• GIVEN DATA
================
What follows belongs to an exercise in optimizing a design on an open flow for small area; a production flow would make more cautious choices. Only simulation tests tie the RTL to the original design; equivalence was not proved. Power is estimated from default activity; no workload was simulated.

==> module dxl_decoder, before the edit <==
module dxl_decoder #(
    parameter TW = 32                      
) (
    input  wire          clk,
    input  wire          rst,              
    input  wire          in_valid,
    input  wire [7:0]    in_byte,
    input  wire [TW-1:0] in_t_start,
    input  wire [TW-1:0] in_t_end,
    output wire          out_valid,
    output wire [3:0]    out_kind,
    output wire [3:0]    out_cmd,
    output wire [TW-1:0] out_t_start,
    output wire [TW-1:0] out_t_end,
    output wire [1:0]    out_ptag,
    output wire [15:0]   out_int,
    output wire [7:0]    out_b0,
    output wire [7:0]    out_b1
);
    localparam [2:0] S_HEADER   = 3'd0,
                     S_ADDRESS  = 3'd1,
                     S_LENGTH   = 3'd2,
                     S_COMMAND  = 3'd3,
                     S_RAMADDR  = 3'd4,
                     S_ERRCODE  = 3'd5,
                     S_VALUE    = 3'd6,
                     S_CHECKSUM = 3'd7;
    reg [2:0]    state;
    reg [1:0]    cnt;         
    reg          active;      
    reg [15:0]   rem;         
    reg [7:0]    b0;          
    reg [TW-1:0] t0;          
    wire step  = in_valid & ~rst;
    wire st_hd = (state == S_HEADER);
    wire st_ad = (state == S_ADDRESS);
    wire st_ln = (state == S_LENGTH);
    wire st_cm = (state == S_COMMAND);
    wire st_ra = (state == S_RAMADDR);
    wire st_er = (state == S_ERRCODE);
    wire st_va = (state == S_VALUE);
    wire st_ck = (state == S_CHECKSUM);
    wire hi_z    = ~|rem[15:2];
    wire rem_z   = hi_z & ~rem[1] & ~rem[0];
    wire rem_3   = hi_z & rem[1] & rem[0];
    wire rem_ge4 = ~hi_z;
    wire second = cnt[0];
    wire guard = active & ((rem_z & ~second) | st_hd);
    reg [7:0] hdr_b;
    always @* begin
        case (cnt)
            2'd0, 2'd1: hdr_b = 8'hFF;
            2'd2:       hdr_b = 8'hFD;
            default:    hdr_b = 8'h00;
        endcase
    end
    wire hmatch = (in_byte == hdr_b);
    wire hdone  = hmatch & (cnt == 2'd3);
    reg [3:0] cmd_dec;
    always @* begin
        case (in_byte)
            8'h01: cmd_dec = 4'd1;
            8'h02: cmd_dec = 4'd2;
            8'h03: cmd_dec = 4'd3;
            8'h04: cmd_dec = 4'd4;
            8'h05: cmd_dec = 4'd5;
            8'h06: cmd_dec = 4'd6;
            8'h08: cmd_dec = 4'd7;
            8'h10: cmd_dec = 4'd8;
            8'h55: cmd_dec = 4'd9;
            8'h82: cmd_dec = 4'd10;
            8'h83: cmd_dec = 4'd11;
            8'h92: cmd_dec = 4'd12;
            8'h93: cmd_dec = 4'd13;
            default: cmd_dec = 4'd0;
        endcase
    end
    reg [2:0] cmd_next;
    always @* begin
        case (cmd_dec)
            4'd1, 4'd6, 4'd7, 4'd8: cmd_next = S_CHECKSUM;
            4'd9:                   cmd_next = S_ERRCODE;
            4'd0:                   cmd_next = S_VALUE;
            default:                cmd_next = S_RAMADDR;
        endcase
    end
    wire va_done = second | ~rem_ge4;
    reg emit;
    always @* begin
        case (state)
            S_HEADER:  emit = hdone;
            S_LENGTH,
            S_RAMADDR,
            S_CHECKSUM: emit = second;
            S_VALUE:   emit = va_done;
            default:   emit = 1'b1;
        endcase
    end
    reg [2:0] state_n;
    reg [1:0] cnt_n;
    reg       active_n;
    always @* begin
        state_n  = state;
        cnt_n    = cnt;
        active_n = active;
        if (guard) begin
            state_n  = S_HEADER;
            cnt_n    = 2'd0;
            active_n = 1'b0;
        end else begin
            case (state)
                S_HEADER: begin
                    cnt_n = (hmatch & ~hdone) ? cnt + 2'd1 : 2'd0;
                    if (hdone) state_n = S_ADDRESS;
                    if (~hmatch & (cnt != 2'd0)) active_n = 1'b1;
                end
                S_ADDRESS: state_n = S_LENGTH;
                S_LENGTH: begin
                    cnt_n = {1'b0, ~second};
                    if (second) state_n = S_COMMAND;
                end
                S_COMMAND: begin
                    state_n  = cmd_next;
                    active_n = ~rem_z;
                end
                S_RAMADDR: begin
                    cnt_n = {1'b0, ~second};
                    if (second) state_n = S_VALUE;
                end
                S_ERRCODE: state_n = rem_3 ? S_CHECKSUM : S_VALUE;
                S_VALUE: begin
                    cnt_n = {1'b0, ~va_done};
                    if (va_done & rem_3) state_n = S_CHECKSUM;
                end
                default: begin  
                    cnt_n = {1'b0, ~second};
                    if (second) begin
                        state_n  = S_HEADER;
                        active_n = 1'b0;
                    end
                end
            endcase
        end
    end
    wire        rem_ld = st_ln;            
    wire        rem_dc = in_valid & ~rem_z;
    reg  [15:0] rem_n;
    reg         bz;                        
    integer     i;
    always @* begin
        bz = 1'b1;
        for (i = 0; i < 16; i = i + 1) begin
            rem_n[i] = rem[i] ^ (rem_dc & bz);
            bz = bz & ~rem[i];
        end
        if (rem_ld) rem_n = {in_byte, b0};
    end
    always @(posedge clk) begin
        if (rst) begin
            state  <= S_HEADER;
            cnt    <= 2'd0;
            active <= 1'b0;
        end else if (in_valid) begin
            state  <= state_n;
            cnt    <= cnt_n;
            active <= active_n;
        end
    end
    wire          hold   = (cnt != 2'd0);
    wire [7:0]    b0_n   = hold ? b0 : in_byte;
    wire [TW-1:0] t0_n   = hold ? t0 : in_t_start;
    always @(posedge clk) begin
        b0 <= b0_n;
        t0 <= t0_n;
        rem <= rem_n;
    end
    wire pint = ~guard & ~st_hd & ~st_ck;      
    wire pbyt = ~guard & st_ck;                
    assign out_valid   = step & (guard | emit);
    assign out_kind    = guard ? 4'd8 : {1'b0, state};
    assign out_cmd     = (~guard & st_cm) ? cmd_dec : 4'd0;
    assign out_t_start = t0_n;
    assign out_t_end   = in_t_end;
    assign out_ptag    = {pbyt, pint};
    assign out_int     = {(pint & second) ? in_byte : 8'd0,
                          pint ? b0_n : 8'd0};
    assign out_b0      = pbyt ? in_byte : 8'd0;
    assign out_b1      = pbyt ? b0_n : 8'd0;
endmodule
================
• THE PROBLEM
With nothing added or left out, print the data again.

• TASK OUTPUT
What follows belongs to an exercise in optimizing a design on an open flow for small area; a production flow would make more cautious choices. Only simulation tests tie the RTL to the original design; equivalence was not proved. Power is estimated from default activity; no workload was simulated.

==> module dxl_decoder, before the edit <==
module dxl_decoder #(
    parameter TW = 32                      
) (
    input  wire          clk,
    input  wire          rst,              
    input  wire          in_valid,
    input  wire [7:0]    in_byte,
    input  wire [TW-1:0] in_t_start,
    input  wire [TW-1:0] in_t_end,
    output wire          out_valid,
    output wire [3:0]    out_kind,
    output wire [3:0]    out_cmd,
    output wire [TW-1:0] out_t_start,
    output wire [TW-1:0] out_t_end,
    output wire [1:0]    out_ptag,
    output wire [15:0]   out_int,
    output wire [7:0]    out_b0,
    output wire [7:0]    out_b1
);
    localparam [2:0] S_HEADER   = 3'd0,
                     S_ADDRESS  = 3'd1,
                     S_LENGTH   = 3'd2,
                     S_COMMAND  = 3'd3,
                     S_RAMADDR  = 3'd4,
                     S_ERRCODE  = 3'd5,
                     S_VALUE    = 3'd6,
                     S_CHECKSUM = 3'd7;
    reg [2:0]    state;
    reg [1:0]    cnt;         
    reg          active;      
    reg [15:0]   rem;         
    reg [7:0]    b0;          
    reg [TW-1:0] t0;          
    wire step  = in_valid & ~rst;
    wire st_hd = (state == S_HEADER);
    wire st_ad = (state == S_ADDRESS);
    wire st_ln = (state == S_LENGTH);
    wire st_cm = (state == S_COMMAND);
    wire st_ra = (state == S_RAMADDR);
    wire st_er = (state == S_ERRCODE);
    wire st_va = (state == S_VALUE);
    wire st_ck = (state == S_CHECKSUM);
    wire hi_z    = ~|rem[15:2];
    wire rem_z   = hi_z & ~rem[1] & ~rem[0];
    wire rem_3   = hi_z & rem[1] & rem[0];
    wire rem_ge4 = ~hi_z;
    wire second = cnt[0];
    wire guard = active & ((rem_z & ~second) | st_hd);
    reg [7:0] hdr_b;
    always @* begin
        case (cnt)
            2'd0, 2'd1: hdr_b = 8'hFF;
            2'd2:       hdr_b = 8'hFD;
            default:    hdr_b = 8'h00;
        endcase
    end
    wire hmatch = (in_byte == hdr_b);
    wire hdone  = hmatch & (cnt == 2'd3);
    reg [3:0] cmd_dec;
    always @* begin
        case (in_byte)
            8'h01: cmd_dec = 4'd1;
            8'h02: cmd_dec = 4'd2;
            8'h03: cmd_dec = 4'd3;
            8'h04: cmd_dec = 4'd4;
            8'h05: cmd_dec = 4'd5;
            8'h06: cmd_dec = 4'd6;
            8'h08: cmd_dec = 4'd7;
            8'h10: cmd_dec = 4'd8;
            8'h55: cmd_dec = 4'd9;
            8'h82: cmd_dec = 4'd10;
            8'h83: cmd_dec = 4'd11;
            8'h92: cmd_dec = 4'd12;
            8'h93: cmd_dec = 4'd13;
            default: cmd_dec = 4'd0;
        endcase
    end
    reg [2:0] cmd_next;
    always @* begin
        case (cmd_dec)
            4'd1, 4'd6, 4'd7, 4'd8: cmd_next = S_CHECKSUM;
            4'd9:                   cmd_next = S_ERRCODE;
            4'd0:                   cmd_next = S_VALUE;
            default:                cmd_next = S_RAMADDR;
        endcase
    end
    wire va_done = second | ~rem_ge4;
    reg emit;
    always @* begin
        case (state)
            S_HEADER:  emit = hdone;
            S_LENGTH,
            S_RAMADDR,
            S_CHECKSUM: emit = second;
            S_VALUE:   emit = va_done;
            default:   emit = 1'b1;
        endcase
    end
    reg [2:0] state_n;
    reg [1:0] cnt_n;
    reg       active_n;
    always @* begin
        state_n  = state;
        cnt_n    = cnt;
        active_n = active;
        if (guard) begin
            state_n  = S_HEADER;
            cnt_n    = 2'd0;
            active_n = 1'b0;
        end else begin
            case (state)
                S_HEADER: begin
                    cnt_n = (hmatch & ~hdone) ? cnt + 2'd1 : 2'd0;
                    if (hdone) state_n = S_ADDRESS;
                    if (~hmatch & (cnt != 2'd0)) active_n = 1'b1;
                end
                S_ADDRESS: state_n = S_LENGTH;
                S_LENGTH: begin
                    cnt_n = {1'b0, ~second};
                    if (second) state_n = S_COMMAND;
                end
                S_COMMAND: begin
                    state_n  = cmd_next;
                    active_n = ~rem_z;
                end
                S_RAMADDR: begin
                    cnt_n = {1'b0, ~second};
                    if (second) state_n = S_VALUE;
                end
                S_ERRCODE: state_n = rem_3 ? S_CHECKSUM : S_VALUE;
                S_VALUE: begin
                    cnt_n = {1'b0, ~va_done};
                    if (va_done & rem_3) state_n = S_CHECKSUM;
                end
                default: begin  
                    cnt_n = {1'b0, ~second};
                    if (second) begin
                        state_n  = S_HEADER;
                        active_n = 1'b0;
                    end
                end
            endcase
        end
    end
    wire        rem_ld = st_ln;            
    wire        rem_dc = in_valid & ~rem_z;
    reg  [15:0] rem_n;
    reg         bz;                        
    integer     i;
    always @* begin
        bz = 1'b1;
        for (i = 0; i < 16; i = i + 1) begin
            rem_n[i] = rem[i] ^ (rem_dc & bz);
            bz = bz & ~rem[i];
        end
        if (rem_ld) rem_n = {in_byte, b0};
    end
    always @(posedge clk) begin
        if (rst) begin
            state  <= S_HEADER;
            cnt    <= 2'd0;
            active <= 1'b0;
        end else if (in_valid) begin
            state  <= state_n;
            cnt    <= cnt_n;
            active <= active_n;
        end
    end
    wire          hold   = (cnt != 2'd0);
    wire [7:0]    b0_n   = hold ? b0 : in_byte;
    wire [TW-1:0] t0_n   = hold ? t0 : in_t_start;
    always @(posedge clk) begin
        b0 <= b0_n;
        t0 <= t0_n;
        rem <= rem_n;
    end
    wire pint = ~guard & ~st_hd & ~st_ck;      
    wire pbyt = ~guard & st_ck;                
    assign out_valid   = step & (guard | emit);
    assign out_kind    = guard ? 4'd8 : {1'b0, state};
    assign out_cmd     = (~guard & st_cm) ? cmd_dec : 4'd0;
    assign out_t_start = t0_n;
    assign out_t_end   = in_t_end;
    assign out_ptag    = {pbyt, pint};
    assign out_int     = {(pint & second) ? in_byte : 8'd0,
                          pint ? b0_n : 8'd0};
    assign out_b0      = pbyt ? in_byte : 8'd0;
    assign out_b1      = pbyt ? b0_n : 8'd0;
endmodule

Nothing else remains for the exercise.